**ACTIVITY**
Reproduce the lines of the listing exactly, beginning at the top, until the line with "wr_ptr_d = wr_ptr_q;" has been reproduced too.
(Beginning of PROVIDED RECORDS)
File: config.mk
export PLATFORM = sky130hd
export DESIGN_NAME = alu_cdb_unit
export DESIGN_NICKNAME = d
export VERILOG_FILES = /design/src/rtl/alu_cdb_unit.sv
export SDC_FILE = /design/constraint.sdc
export NUM_CORES = 1
export LEC_CHECK = 0
export CAP_MARGIN = 20
export CORE_ASPECT_RATIO = 0.9
export CORE_MARGIN = 2
export CORE_UTILIZATION = 65
export CTS_BUF_LIST = sky130_fd_sc_hd__clkbuf_4 sky130_fd_sc_hd__clkbuf_8
export DETAILED_ROUTE_END_ITERATION = 12
export HOLD_SLACK_MARGIN = 0.03
export PLACE_DENSITY = 0.86
export SLEW_MARGIN = 10
export SYNTH_ARGS = -nofsm -noshare
export SYNTH_HDL_FRONTEND = slang
export SYNTH_SLANG_ARGS = --single-unit
File: constraint.sdc
create_clock -name clock -period 10.6 [get_ports clock]
set_input_delay 2.12 -clock clock [delete_from_list [all_inputs] [get_ports clock]]
set_output_delay 2.12 -clock clock [all_outputs]
set_load 0.005 [all_outputs]
File: src/rtl/alu_cdb_unit.sv
// ALU responder: one op per run, results queued in order for the CDB; single ops broadcast 2 cycles after run, MUL after MUL_LAT+1.
// busy throttles dispatch while a MUL is pending or the result FIFO is (nearly) full; ALU_BYPASS_EN lets results skip an empty FIFO.

module fifo_sync #(
  parameter int W     = 8,
  parameter int DEPTH = 4
) (
  input  logic                   clock,
  input  logic                   reset,
  input  logic                   push_vld,
  input  logic [W-1:0]           push_dat,
  input  logic                   pop_vld,
  output logic [W-1:0]           head_dat,
  output logic [$clog2(DEPTH):0] count
);
  localparam int AW = $clog2(DEPTH);

  logic [W-1:0]  mem_q [DEPTH];
  logic [W-1:0]  mem_d [DEPTH];
  logic [AW-1:0] wr_ptr_q, wr_ptr_d;
  logic [AW-1:0] rd_ptr_q, rd_ptr_d;
  logic [AW:0]   count_q, count_d;

  always_comb begin
    mem_d    = mem_q;
    wr_ptr_d = wr_ptr_q;
    rd_ptr_d = rd_ptr_q;
    count_d  = count_q;
    if (push_vld) begin
      mem_d[wr_ptr_q] = push_dat;
      wr_ptr_d        = wr_ptr_q + 1'b1;
    end
    if (pop_vld) begin
      rd_ptr_d = rd_ptr_q + 1'b1;
    end
    if (push_vld && !pop_vld) begin
      count_d = count_q + 1'b1;
    end else if (!push_vld && pop_vld) begin
      count_d = count_q - 1'b1;
    end
  end

  // Storage needs no reset: it is only ever read behind a non-zero count.
  always_ff @(posedge clock) begin
    mem_q <= mem_d;
  end

  always_ff @(posedge clock or posedge reset) begin
    if (reset) begin
      wr_ptr_q <= '0;
      rd_ptr_q <= '0;
      count_q  <= '0;
    end else begin
      wr_ptr_q <= wr_ptr_d;
      rd_ptr_q <= rd_ptr_d;
      count_q  <= count_d;
    end
  end

  assign head_dat = mem_q[rd_ptr_q];
  assign count    = count_q;
endmodule

module alu_cdb_unit #(
  parameter int MUL_LAT    = 3,
  parameter int FIFO_DEPTH = 4
) (
  input  logic        clock,
  input  logic        reset,
  input  logic        run,
  input  logic [42:0] instruction_in,
  output logic        busy,
  input  logic        cdb_ready,
  output logic        store_cdb,
  output logic [22:0] solution,
  output logic        op_error
);
  localparam int CW = $clog2(MUL_LAT);
  localparam int AW = $clog2(FIFO_DEPTH);
  localparam logic [CW-1:0] CNT_INIT = CW'(MUL_LAT - 1);
  localparam logic [AW:0]   FULL     = (AW+1)'(FIFO_DEPTH);
  localparam logic [AW:0]   ALMOST   = (AW+1)'(FIFO_DEPTH - 1);

  typedef enum logic [1:0] {IDLE, EXEC, MUL_WAIT} state_t;

  typedef struct packed {
    logic [2:0]  tag;
    logic [3:0]  op;
    logic [3:0]  dest;
    logic [15:0] b;
    logic [15:0] c;
  } instr_t;

  state_t        state_q, state_d;
  instr_t        instr_q, instr_d;
  logic [CW-1:0] cnt_q, cnt_d;
  logic          op_error_q, op_error_d;

  logic          accept;
  logic          can_push;
  logic          res_vld;
  logic [15:0]   result;
  logic [22:0]   res_dat;
  logic          fifo_push;
  logic          fifo_pop;
  logic          fifo_empty;
  logic [22:0]   fifo_head;
  logic [AW:0]   fifo_count;

  assign busy = (state_q == MUL_WAIT) || (fifo_count == FULL) ||
                ((state_q == EXEC) && (fifo_count == ALMOST));
  assign accept     = run && !busy;
  assign fifo_empty = (fifo_count == '0);
  // A completing MUL may take a slot that is being freed in the same cycle.
  assign can_push   = (fifo_count != FULL) || fifo_pop;

  always_comb begin
    result = 16'h0000;
    case (instr_q.op)
      4'd0: result = instr_q.b + instr_q.c;
      4'd1: result = instr_q.b - instr_q.c;
      4'd2: result = instr_q.b & instr_q.c;
      4'd3: result = instr_q.b | instr_q.c;
      4'd4: result = instr_q.b ^ instr_q.c;
      4'd5: result = {15'h0000, $signed(instr_q.b) < $signed(instr_q.c)};
      4'd6: result = instr_q.b << instr_q.c[3:0];
      4'd7: result = instr_q.b * instr_q.c;
      default: result = 16'h0000;
    endcase
  end

  assign res_dat = {instr_q.dest, instr_q.tag, result};

  always_comb begin
    state_d    = state_q;
    cnt_d      = cnt_q;
    instr_d    = instr_q;
    op_error_d = 1'b0;
    res_vld    = 1'b0;
    case (state_q)
      EXEC: begin
        res_vld = 1'b1;
        state_d = IDLE;
      end
      MUL_WAIT: begin
        if (cnt_q != '0) begin
          cnt_d = cnt_q - 1'b1;
        end else if (can_push) begin
          res_vld = 1'b1;
          state_d = IDLE;
        end
      end
      default: ;
    endcase
    if (accept) begin
      if (instruction_in[39]) begin
        op_error_d = 1'b1;
      end else begin
        instr_d = instruction_in;
        if (instruction_in[39:36] == 4'd7) begin
          state_d = MUL_WAIT;
          cnt_d   = CNT_INIT;
        end else begin
          state_d = EXEC;
        end
      end
    end
  end

  always_ff @(posedge clock or posedge reset) begin
    if (reset) begin
      state_q    <= IDLE;
      instr_q    <= '0;
      cnt_q      <= '0;
      op_error_q <= 1'b0;
    end else begin
      state_q    <= state_d;
      instr_q    <= instr_d;
      cnt_q      <= cnt_d;
      op_error_q <= op_error_d;
    end
  end

  assign op_error = op_error_q;

`ifdef ALU_BYPASS_EN
  logic        byp_vld_q, byp_vld_d;
  logic [22:0] byp_dat_q, byp_dat_d;
  logic        do_byp;

  // The bypass slot is always older than anything in the FIFO.
  assign fifo_pop = !byp_vld_q && !fifo_empty && cdb_ready;

  always_comb begin
    do_byp    = res_vld && fifo_empty && cdb_ready;
    fifo_push = res_vld && !do_byp;
    byp_vld_d = do_byp || (byp_vld_q && !cdb_ready);
    byp_dat_d = do_byp ? res_dat : byp_dat_q;
    store_cdb = byp_vld_q || !fifo_empty;
    solution  = byp_vld_q ? byp_dat_q : (fifo_empty ? 23'h0 : fifo_head);
  end

  always_ff @(posedge clock or posedge reset) begin
    if (reset) begin
      byp_vld_q <= 1'b0;
      byp_dat_q <= '0;
    end else begin
      byp_vld_q <= byp_vld_d;
      byp_dat_q <= byp_dat_d;
    end
  end
`else
  assign fifo_pop = !fifo_empty && cdb_ready;

  always_comb begin
    fifo_push = res_vld;
    store_cdb = !fifo_empty;
    solution  = fifo_empty ? 23'h0 : fifo_head;
  end
`endif

  fifo_sync #(
    .W     (23),
    .DEPTH (FIFO_DEPTH)
  ) u_res_fifo (
    .clock    (clock),
    .reset    (reset),
    .push_vld (fifo_push),
    .push_dat (res_dat),
    .pop_vld  (fifo_pop),
    .head_dat (fifo_head),
    .count    (fifo_count)
  );
endmodule

==> results.txt <==
The flow ran to the end, and the final reports show no timing, DRC or antenna violations. The number of flip-flops and latches in the synthesized netlist came out at 146. During placement, the flow inserted port buffers numbering 72.

The signed area change from the synthesized netlist to the final layout is 10.5%. In the routed design, unresolved DRC markers number 0. The critical path is of the register to register type. The first global-routing pass estimated 53,500 µm of wire. The insertion delay to the later sink of the worst-skew pair came out at 0.47 ns. The synthesized instance count is 1,259. The global-route congestion overflow total is 0. The total routing usage reported by global routing is 35.4%.

The count of routing violations after the opening detailed-route iteration is 1,405. The total of max-cap violations is 0. The post-cts hold buffer count came out at 0. The initial antenna violation count came to 0. A synthesized cell averages 9.79 µm². STA puts the critical path data arrival time at 6.90 ns. Summing all placed instances gives a cell area of 0.0132 mm². The worst setup skew after layout came out at 0.0231 ns. The via count of the first global-routing pass is 9,669.

The cell row count came out at 47. The number of nets produced by synthesis is 1,496. The routability congestion estimate came out at 1.01. Setup violations remaining at the end of the flow were counted as 0. The worst-path maximum fanout is 21.

The post-route fraction of the period consumed by the critical path came out at 63.3%. The number of enable-type register cells in the synthesized netlist came out at 92. The total number of vias came out at 9,725. Setup repair after global routing left no endpoint under its margin. The number of warnings printed during yosys synthesis is 0. The longest clock path from root to sink contains 2 buffers. The final count of pins violating max slew was 0. The max-slew headroom at the worst pin is 26.0%. The register area share after synthesis came out at 33.4%. The number of sinks driven by the clock tree came out at 146. The category of the worst setup path launch point is a register. The data required time of the worst path is 10.79 ns. The worst min-delay path category is register to register. The post-synthesis instance area is 0.0123 mm².

The shortest clock period the worst path allows after layout is 6.71 ns. In this run the remaining antenna-violating nets after routing total 0. The number of iterations in the first detailed-routing pass is 6. The final wirelength is 33,600 µm. The worst setup path is captured at a register.

For this run, the post-layout net count is 1,537. The unique cell type count in the Yosys netlist came out at 62. The y dimension of the die came out at 135 µm. Leaving out fill and tap cells, the most frequent cell in the layout is sky130_fd_sc_hd__inv_1.

The die is 149 µm wide. CTS placed an instance of sky130_fd_sc_hd__clkbuf_8 at the clock tree root. The HPWL after detailed placement came out at 25,400 µm.

The most used flip-flop cell after synthesis is sky130_fd_sc_hd__edfxtp_1. The number of fill cells in the layout came out at 1,336. The share of post-route cells with drive strength above 1 came out at 6.78%. After clock tree synthesis, the clock-pin slew on the worst setup and hold paths is 0.09 ns. The number of buffers added by the clock tree synthesis step is 17. The number of top-level design ports is 73. The maximum number of pins on one net before global-route repair is 79.

In the layout the commonest cells are sky130_fd_sc_hd__inv_1 (160), sky130_fd_sc_hd__nand2_1 (143), sky130_fd_sc_hd__nor2_1 (113). The die covers 0.0201 mm². The transition at the pin with the smallest max-transition slack came out at 1.11 ns. The proportion of synthesized flip-flops having asynchronous set or reset came out at 37.0%. The number of cells upsized or downsized after cts came out at 0. The number of levels in the clock H-tree came out at 4. Once the clock tree was built, the setup fixing pass inserted 0 buffers.

The area of the core came out at 0.0185 mm². Dividing the detail-routed wire length by the instance count gives 21.5 µm. The initial core utilization is 66.7%. The via-per-instance ratio came out at 6.24. The final setup TNS came out at 0 ns.

The peak clock frequency supported by timing came out at 0.149 GHz. The post-route cell area came out at 0.0136 mm². The CTS tree is yes.

The final hold violation count is 0. The final antenna diode count came out at 0.
==> critical path, stage by stage (launching register included) <==
cell and delay (ns):
sky130_fd_sc_hd__dfrtp_1 0.63, sky130_fd_sc_hd__inv_1 0.78, sky130_fd_sc_hd__nor2_1 0.14, sky130_fd_sc_hd__fa_1 0.53, sky130_fd_sc_hd__inv_1 0.06, sky130_fd_sc_hd__fa_1 0.44, sky130_fd_sc_hd__fa_1 0.45, sky130_fd_sc_hd__fa_1 0.49
sky130_fd_sc_hd__inv_1 0.06, sky130_fd_sc_hd__fa_1 0.53, sky130_fd_sc_hd__inv_1 0.05, sky130_fd_sc_hd__fa_1 0.53, sky130_fd_sc_hd__inv_1 0.06, sky130_fd_sc_hd__ha_1 0.33, sky130_fd_sc_hd__a21o_1 0.20, sky130_fd_sc_hd__a221oi_1 0.43
sky130_fd_sc_hd__o21ai_0 0.19, sky130_fd_sc_hd__xnor2_1 0.16, sky130_fd_sc_hd__a221o_1 0.41
==> logic make-up (layout without fill, tap and decap cells) <==
logic type | after synthesis | count (layout) | synth area share (%)
muxes | 53 | 53 | 7.07
AOI/OAI and AO/OA | 228 | 228 | 11.6
xor gates and xnor gates | 56 | 56 | 3.98
and+or+nand+nor | 357 | 357 | 12.7
DFF | 146 | 146 | 33.4
adders and majority gates | 190 | 190 | 24.3
buffers and inverters | 229 | 283 | 7.04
(End of PROVIDED RECORDS)
**EXERCISE ANSWER**
File: config.mk
export PLATFORM = sky130hd
export DESIGN_NAME = alu_cdb_unit
export DESIGN_NICKNAME = d
export VERILOG_FILES = /design/src/rtl/alu_cdb_unit.sv
export SDC_FILE = /design/constraint.sdc
export NUM_CORES = 1
export LEC_CHECK = 0
export CAP_MARGIN = 20
export CORE_ASPECT_RATIO = 0.9
export CORE_MARGIN = 2
export CORE_UTILIZATION = 65
export CTS_BUF_LIST = sky130_fd_sc_hd__clkbuf_4 sky130_fd_sc_hd__clkbuf_8
export DETAILED_ROUTE_END_ITERATION = 12
export HOLD_SLACK_MARGIN = 0.03
export PLACE_DENSITY = 0.86
export SLEW_MARGIN = 10
export SYNTH_ARGS = -nofsm -noshare
export SYNTH_HDL_FRONTEND = slang
export SYNTH_SLANG_ARGS = --single-unit
File: constraint.sdc
create_clock -name clock -period 10.6 [get_ports clock]
set_input_delay 2.12 -clock clock [delete_from_list [all_inputs] [get_ports clock]]
set_output_delay 2.12 -clock clock [all_outputs]
set_load 0.005 [all_outputs]
File: src/rtl/alu_cdb_unit.sv
// ALU responder: one op per run, results queued in order for the CDB; single ops broadcast 2 cycles after run, MUL after MUL_LAT+1.
// busy throttles dispatch while a MUL is pending or the result FIFO is (nearly) full; ALU_BYPASS_EN lets results skip an empty FIFO.

module fifo_sync #(
  parameter int W     = 8,
  parameter int DEPTH = 4
) (
  input  logic                   clock,
  input  logic                   reset,
  input  logic                   push_vld,
  input  logic [W-1:0]           push_dat,
  input  logic                   pop_vld,
  output logic [W-1:0]           head_dat,
  output logic [$clog2(DEPTH):0] count
);
  localparam int AW = $clog2(DEPTH);

  logic [W-1:0]  mem_q [DEPTH];
  logic [W-1:0]  mem_d [DEPTH];
  logic [AW-1:0] wr_ptr_q, wr_ptr_d;
  logic [AW-1:0] rd_ptr_q, rd_ptr_d;
  logic [AW:0]   count_q, count_d;

  always_comb begin
    mem_d    = mem_q;
    wr_ptr_d = wr_ptr_q;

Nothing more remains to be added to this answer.